- _TASK INSTRUCTIONS_
From the data below, return the exact lines starting at the line containing "Max Fclk,306,MHz" and ending at the line containing "Final ANT Viol", both included, and nothing else.

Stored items
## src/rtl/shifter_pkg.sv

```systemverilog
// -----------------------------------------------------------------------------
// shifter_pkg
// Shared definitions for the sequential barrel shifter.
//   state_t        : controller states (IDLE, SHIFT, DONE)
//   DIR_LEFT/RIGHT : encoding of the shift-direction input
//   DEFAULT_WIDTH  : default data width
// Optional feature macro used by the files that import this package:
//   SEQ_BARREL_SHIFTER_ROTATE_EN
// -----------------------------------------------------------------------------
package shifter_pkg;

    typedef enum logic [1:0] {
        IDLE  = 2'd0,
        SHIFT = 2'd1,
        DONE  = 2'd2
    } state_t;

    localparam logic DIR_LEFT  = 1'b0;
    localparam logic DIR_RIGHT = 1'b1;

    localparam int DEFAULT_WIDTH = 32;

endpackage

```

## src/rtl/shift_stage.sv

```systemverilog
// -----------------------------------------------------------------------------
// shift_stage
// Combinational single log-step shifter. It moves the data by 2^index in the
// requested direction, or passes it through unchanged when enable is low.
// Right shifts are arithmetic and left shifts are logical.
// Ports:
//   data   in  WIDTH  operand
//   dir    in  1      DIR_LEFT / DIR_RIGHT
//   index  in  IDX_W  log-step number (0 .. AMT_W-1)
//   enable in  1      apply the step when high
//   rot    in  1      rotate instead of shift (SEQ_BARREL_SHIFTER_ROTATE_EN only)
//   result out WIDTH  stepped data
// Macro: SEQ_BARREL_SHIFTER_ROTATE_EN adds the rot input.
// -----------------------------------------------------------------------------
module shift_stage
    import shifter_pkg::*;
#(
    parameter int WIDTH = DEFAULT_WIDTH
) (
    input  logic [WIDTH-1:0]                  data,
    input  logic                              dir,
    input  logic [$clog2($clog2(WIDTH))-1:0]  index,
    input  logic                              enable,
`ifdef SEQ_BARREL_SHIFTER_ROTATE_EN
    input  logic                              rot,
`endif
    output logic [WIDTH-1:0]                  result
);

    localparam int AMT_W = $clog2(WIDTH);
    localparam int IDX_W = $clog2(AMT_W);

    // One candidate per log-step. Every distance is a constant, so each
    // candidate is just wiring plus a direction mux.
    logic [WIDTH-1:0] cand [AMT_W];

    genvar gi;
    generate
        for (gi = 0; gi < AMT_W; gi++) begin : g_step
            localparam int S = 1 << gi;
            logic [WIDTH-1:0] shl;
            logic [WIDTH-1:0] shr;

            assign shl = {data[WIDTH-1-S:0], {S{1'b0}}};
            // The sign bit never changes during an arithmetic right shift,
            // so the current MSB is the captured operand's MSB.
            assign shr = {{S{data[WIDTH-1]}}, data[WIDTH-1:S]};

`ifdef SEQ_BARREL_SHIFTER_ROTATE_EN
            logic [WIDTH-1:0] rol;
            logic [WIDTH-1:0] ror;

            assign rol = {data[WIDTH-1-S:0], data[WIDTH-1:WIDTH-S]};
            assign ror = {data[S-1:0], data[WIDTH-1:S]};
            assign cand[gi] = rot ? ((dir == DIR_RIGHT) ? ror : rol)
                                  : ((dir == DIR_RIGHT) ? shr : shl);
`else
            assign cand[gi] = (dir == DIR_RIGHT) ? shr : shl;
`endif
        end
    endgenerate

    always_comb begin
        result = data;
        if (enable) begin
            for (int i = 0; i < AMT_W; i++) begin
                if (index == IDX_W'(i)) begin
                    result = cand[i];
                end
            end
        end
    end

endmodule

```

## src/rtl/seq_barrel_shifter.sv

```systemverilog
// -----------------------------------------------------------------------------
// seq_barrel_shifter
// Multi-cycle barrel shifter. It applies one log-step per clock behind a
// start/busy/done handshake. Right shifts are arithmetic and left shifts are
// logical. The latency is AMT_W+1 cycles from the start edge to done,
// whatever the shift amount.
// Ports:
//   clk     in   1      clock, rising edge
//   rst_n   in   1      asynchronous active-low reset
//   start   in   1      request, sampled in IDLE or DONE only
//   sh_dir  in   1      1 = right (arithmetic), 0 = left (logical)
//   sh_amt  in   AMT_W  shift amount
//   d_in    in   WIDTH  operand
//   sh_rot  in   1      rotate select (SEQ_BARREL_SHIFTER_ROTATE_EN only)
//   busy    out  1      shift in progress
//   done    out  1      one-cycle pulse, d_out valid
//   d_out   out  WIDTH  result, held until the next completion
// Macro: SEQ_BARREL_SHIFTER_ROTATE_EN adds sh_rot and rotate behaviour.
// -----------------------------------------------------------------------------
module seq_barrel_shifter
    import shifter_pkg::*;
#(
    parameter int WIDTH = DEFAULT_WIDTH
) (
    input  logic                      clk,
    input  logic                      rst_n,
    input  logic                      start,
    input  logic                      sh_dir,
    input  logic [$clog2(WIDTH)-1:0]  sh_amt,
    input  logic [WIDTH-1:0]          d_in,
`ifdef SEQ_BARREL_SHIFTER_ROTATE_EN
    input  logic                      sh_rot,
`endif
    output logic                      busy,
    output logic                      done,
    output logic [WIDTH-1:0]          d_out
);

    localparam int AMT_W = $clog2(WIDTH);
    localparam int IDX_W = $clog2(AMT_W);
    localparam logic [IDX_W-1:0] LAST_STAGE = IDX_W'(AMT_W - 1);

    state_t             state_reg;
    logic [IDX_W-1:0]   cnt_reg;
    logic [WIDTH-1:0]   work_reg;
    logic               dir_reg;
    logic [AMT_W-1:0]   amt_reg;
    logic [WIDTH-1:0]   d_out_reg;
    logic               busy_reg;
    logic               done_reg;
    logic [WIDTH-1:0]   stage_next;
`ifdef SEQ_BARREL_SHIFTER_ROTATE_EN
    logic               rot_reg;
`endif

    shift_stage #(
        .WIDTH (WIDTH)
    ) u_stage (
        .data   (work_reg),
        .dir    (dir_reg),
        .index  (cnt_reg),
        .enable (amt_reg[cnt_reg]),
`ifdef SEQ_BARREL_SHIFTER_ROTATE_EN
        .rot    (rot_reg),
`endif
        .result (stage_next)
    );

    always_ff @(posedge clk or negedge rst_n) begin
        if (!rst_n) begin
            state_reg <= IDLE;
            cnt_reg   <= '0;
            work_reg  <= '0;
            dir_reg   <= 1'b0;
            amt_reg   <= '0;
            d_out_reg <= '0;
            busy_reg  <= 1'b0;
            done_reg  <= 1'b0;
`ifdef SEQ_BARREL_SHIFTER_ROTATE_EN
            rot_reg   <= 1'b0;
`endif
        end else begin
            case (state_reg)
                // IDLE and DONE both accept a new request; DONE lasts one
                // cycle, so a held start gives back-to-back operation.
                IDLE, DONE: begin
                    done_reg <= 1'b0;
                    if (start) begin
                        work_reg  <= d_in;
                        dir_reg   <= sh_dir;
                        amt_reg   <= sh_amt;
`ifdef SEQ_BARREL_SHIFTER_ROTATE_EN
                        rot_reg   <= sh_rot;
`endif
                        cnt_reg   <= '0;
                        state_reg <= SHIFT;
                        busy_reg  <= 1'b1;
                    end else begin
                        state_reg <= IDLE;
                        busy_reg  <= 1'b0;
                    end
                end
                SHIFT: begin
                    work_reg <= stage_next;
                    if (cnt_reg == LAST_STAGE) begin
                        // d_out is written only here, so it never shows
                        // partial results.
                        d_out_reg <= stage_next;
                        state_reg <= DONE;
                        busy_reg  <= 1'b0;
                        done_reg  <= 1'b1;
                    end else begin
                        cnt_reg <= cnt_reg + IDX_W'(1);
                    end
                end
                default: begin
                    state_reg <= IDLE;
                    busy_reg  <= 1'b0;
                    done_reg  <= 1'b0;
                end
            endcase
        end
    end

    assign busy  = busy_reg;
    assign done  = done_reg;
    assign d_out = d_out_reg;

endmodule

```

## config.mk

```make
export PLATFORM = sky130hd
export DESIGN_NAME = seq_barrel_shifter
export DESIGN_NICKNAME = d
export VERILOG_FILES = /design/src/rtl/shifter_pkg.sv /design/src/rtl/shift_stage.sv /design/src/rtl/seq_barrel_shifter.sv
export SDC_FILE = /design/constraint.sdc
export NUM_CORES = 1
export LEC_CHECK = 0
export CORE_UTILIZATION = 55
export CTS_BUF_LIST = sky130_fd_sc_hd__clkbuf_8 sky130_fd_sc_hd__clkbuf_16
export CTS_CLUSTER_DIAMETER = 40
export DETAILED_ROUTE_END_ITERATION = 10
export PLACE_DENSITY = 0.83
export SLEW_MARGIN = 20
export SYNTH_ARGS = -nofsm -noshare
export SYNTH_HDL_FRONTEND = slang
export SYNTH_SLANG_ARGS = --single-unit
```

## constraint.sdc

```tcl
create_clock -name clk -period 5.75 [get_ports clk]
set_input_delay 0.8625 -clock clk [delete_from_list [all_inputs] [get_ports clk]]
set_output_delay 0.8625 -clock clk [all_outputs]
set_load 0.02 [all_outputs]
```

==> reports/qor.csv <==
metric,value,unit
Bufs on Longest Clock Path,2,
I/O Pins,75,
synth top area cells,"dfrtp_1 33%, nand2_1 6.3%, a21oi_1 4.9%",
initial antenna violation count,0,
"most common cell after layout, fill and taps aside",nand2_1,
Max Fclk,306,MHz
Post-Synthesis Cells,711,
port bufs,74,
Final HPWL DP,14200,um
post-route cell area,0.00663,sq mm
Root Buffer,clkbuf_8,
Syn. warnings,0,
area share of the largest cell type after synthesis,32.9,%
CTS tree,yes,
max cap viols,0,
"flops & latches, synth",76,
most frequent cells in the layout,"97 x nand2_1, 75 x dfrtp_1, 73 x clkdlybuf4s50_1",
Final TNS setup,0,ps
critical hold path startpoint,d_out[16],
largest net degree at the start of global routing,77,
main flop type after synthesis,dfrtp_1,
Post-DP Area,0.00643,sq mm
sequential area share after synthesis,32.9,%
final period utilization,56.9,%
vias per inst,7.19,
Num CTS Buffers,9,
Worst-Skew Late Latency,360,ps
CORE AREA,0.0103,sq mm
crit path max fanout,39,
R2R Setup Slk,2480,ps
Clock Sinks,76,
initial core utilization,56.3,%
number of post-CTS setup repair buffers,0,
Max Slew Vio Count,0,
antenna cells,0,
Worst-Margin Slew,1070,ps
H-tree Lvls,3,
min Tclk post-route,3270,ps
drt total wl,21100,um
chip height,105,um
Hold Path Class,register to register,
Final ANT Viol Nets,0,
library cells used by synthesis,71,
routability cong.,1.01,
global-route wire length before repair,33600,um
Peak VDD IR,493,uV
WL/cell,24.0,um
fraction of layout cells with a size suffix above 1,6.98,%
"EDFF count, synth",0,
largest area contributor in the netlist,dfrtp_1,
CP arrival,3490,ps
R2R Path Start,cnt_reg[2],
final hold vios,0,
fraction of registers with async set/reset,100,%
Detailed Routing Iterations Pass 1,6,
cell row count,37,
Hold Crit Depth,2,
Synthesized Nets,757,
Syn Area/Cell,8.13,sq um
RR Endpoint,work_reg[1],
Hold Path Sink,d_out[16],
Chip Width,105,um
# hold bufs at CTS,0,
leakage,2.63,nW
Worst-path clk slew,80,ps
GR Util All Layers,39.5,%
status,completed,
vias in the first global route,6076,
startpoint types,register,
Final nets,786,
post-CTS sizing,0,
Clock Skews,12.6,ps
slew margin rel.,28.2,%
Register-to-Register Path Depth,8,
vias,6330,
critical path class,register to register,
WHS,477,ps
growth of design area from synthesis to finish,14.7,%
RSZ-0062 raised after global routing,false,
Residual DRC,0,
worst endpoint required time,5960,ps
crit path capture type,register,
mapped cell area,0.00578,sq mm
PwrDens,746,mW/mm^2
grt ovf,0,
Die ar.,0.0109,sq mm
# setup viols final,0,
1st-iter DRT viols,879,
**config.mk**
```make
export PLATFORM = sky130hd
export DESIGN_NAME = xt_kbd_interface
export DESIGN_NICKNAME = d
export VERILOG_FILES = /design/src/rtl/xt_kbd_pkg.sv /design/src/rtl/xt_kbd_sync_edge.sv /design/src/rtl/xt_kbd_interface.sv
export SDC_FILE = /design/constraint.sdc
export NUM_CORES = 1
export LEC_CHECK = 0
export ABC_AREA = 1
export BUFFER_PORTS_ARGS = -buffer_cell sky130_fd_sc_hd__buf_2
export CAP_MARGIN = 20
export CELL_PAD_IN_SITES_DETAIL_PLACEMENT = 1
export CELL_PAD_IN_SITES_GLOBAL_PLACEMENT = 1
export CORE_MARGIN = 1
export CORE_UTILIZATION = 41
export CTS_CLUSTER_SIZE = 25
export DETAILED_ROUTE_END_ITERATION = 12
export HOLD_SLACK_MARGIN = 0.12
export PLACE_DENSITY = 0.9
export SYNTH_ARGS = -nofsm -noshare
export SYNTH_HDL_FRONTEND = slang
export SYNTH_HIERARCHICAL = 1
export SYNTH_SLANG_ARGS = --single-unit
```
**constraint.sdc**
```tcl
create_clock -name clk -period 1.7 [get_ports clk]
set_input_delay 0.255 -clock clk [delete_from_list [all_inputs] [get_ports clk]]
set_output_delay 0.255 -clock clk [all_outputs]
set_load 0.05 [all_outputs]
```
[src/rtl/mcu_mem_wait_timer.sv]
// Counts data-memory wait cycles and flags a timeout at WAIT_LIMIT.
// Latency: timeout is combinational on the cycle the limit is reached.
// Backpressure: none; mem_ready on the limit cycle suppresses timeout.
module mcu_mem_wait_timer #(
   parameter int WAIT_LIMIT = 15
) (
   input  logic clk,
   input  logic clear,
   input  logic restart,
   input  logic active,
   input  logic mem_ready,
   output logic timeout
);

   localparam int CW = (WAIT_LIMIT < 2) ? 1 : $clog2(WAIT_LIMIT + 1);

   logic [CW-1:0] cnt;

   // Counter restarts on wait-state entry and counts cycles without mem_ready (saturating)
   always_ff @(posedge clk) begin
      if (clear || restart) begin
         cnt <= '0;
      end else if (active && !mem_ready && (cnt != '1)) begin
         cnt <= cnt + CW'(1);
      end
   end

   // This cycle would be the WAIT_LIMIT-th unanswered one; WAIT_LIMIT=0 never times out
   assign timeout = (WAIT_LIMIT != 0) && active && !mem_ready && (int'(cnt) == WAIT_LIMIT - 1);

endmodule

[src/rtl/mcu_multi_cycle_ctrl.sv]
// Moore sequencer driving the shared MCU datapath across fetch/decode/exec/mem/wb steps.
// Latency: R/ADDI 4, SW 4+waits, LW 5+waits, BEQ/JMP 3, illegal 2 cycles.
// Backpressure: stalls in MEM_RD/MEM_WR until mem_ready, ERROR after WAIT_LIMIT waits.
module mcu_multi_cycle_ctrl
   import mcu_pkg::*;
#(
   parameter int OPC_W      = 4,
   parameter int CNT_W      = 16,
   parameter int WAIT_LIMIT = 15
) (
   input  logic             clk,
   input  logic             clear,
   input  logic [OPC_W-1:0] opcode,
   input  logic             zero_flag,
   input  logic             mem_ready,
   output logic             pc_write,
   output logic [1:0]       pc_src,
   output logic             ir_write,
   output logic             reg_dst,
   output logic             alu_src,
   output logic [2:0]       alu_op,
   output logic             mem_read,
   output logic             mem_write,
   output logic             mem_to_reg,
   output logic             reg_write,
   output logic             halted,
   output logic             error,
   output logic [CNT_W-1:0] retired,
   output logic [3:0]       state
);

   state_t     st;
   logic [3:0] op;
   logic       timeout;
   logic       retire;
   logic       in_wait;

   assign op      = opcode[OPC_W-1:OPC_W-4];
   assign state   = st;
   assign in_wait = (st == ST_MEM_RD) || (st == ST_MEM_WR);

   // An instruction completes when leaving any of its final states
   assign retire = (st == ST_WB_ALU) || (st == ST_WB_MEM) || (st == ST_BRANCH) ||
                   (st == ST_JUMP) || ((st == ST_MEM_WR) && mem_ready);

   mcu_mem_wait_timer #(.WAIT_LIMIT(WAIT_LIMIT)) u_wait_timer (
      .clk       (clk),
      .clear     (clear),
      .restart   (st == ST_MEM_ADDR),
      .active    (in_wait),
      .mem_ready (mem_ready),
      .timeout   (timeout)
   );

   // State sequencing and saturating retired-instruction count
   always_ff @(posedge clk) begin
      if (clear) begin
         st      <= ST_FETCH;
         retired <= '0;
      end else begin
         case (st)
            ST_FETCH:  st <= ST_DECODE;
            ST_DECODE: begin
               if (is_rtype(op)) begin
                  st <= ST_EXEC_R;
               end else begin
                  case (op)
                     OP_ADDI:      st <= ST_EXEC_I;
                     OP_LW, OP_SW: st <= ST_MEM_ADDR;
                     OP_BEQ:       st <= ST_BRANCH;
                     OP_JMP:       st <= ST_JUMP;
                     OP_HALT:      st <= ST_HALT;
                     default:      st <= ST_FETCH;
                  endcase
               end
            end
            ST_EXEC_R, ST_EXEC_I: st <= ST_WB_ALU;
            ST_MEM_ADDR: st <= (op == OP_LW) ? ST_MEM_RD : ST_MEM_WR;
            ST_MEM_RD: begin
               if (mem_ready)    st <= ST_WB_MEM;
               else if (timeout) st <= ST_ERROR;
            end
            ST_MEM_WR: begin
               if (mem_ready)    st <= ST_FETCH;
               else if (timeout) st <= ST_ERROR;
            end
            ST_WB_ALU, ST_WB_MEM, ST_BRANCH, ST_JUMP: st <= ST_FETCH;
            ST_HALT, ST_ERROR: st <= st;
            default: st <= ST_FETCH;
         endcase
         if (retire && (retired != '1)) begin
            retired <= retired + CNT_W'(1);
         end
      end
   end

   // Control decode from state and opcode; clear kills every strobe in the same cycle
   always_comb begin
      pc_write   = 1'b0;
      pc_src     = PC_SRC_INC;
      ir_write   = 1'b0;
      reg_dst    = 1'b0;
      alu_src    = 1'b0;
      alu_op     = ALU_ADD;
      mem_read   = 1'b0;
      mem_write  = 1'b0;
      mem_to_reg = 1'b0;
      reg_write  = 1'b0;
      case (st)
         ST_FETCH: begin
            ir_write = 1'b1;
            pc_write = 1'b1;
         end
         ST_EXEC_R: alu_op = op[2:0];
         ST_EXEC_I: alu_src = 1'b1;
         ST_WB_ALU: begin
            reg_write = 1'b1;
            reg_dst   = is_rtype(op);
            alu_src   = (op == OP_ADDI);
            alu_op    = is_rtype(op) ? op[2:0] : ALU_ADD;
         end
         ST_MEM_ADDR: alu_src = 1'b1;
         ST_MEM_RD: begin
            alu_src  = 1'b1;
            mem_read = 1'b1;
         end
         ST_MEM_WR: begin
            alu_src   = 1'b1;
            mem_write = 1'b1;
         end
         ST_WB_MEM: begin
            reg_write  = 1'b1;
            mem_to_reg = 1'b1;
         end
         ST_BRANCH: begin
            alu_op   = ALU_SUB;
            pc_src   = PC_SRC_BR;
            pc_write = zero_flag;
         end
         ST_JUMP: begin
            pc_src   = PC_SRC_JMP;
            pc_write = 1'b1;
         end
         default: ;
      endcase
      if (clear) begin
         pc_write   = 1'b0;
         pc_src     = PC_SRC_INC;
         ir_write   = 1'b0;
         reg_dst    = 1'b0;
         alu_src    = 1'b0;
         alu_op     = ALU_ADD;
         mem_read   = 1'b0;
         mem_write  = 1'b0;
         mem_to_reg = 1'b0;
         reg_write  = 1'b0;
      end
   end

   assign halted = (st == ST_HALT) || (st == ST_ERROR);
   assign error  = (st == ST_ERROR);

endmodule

- _ANSWER_
Max Fclk,306,MHz
Post-Synthesis Cells,711,
port bufs,74,
Final HPWL DP,14200,um
post-route cell area,0.00663,sq mm
Root Buffer,clkbuf_8,
Syn. warnings,0,
area share of the largest cell type after synthesis,32.9,%
CTS tree,yes,
max cap viols,0,
"flops & latches, synth",76,
most frequent cells in the layout,"97 x nand2_1, 75 x dfrtp_1, 73 x clkdlybuf4s50_1",
Final TNS setup,0,ps
critical hold path startpoint,d_out[16],
largest net degree at the start of global routing,77,
main flop type after synthesis,dfrtp_1,
Post-DP Area,0.00643,sq mm
sequential area share after synthesis,32.9,%
final period utilization,56.9,%
vias per inst,7.19,
Num CTS Buffers,9,
Worst-Skew Late Latency,360,ps
CORE AREA,0.0103,sq mm
crit path max fanout,39,
R2R Setup Slk,2480,ps
Clock Sinks,76,
initial core utilization,56.3,%
number of post-CTS setup repair buffers,0,
Max Slew Vio Count,0,
antenna cells,0,
Worst-Margin Slew,1070,ps
H-tree Lvls,3,
min Tclk post-route,3270,ps
drt total wl,21100,um
chip height,105,um
Hold Path Class,register to register,
Final ANT Viol Nets,0,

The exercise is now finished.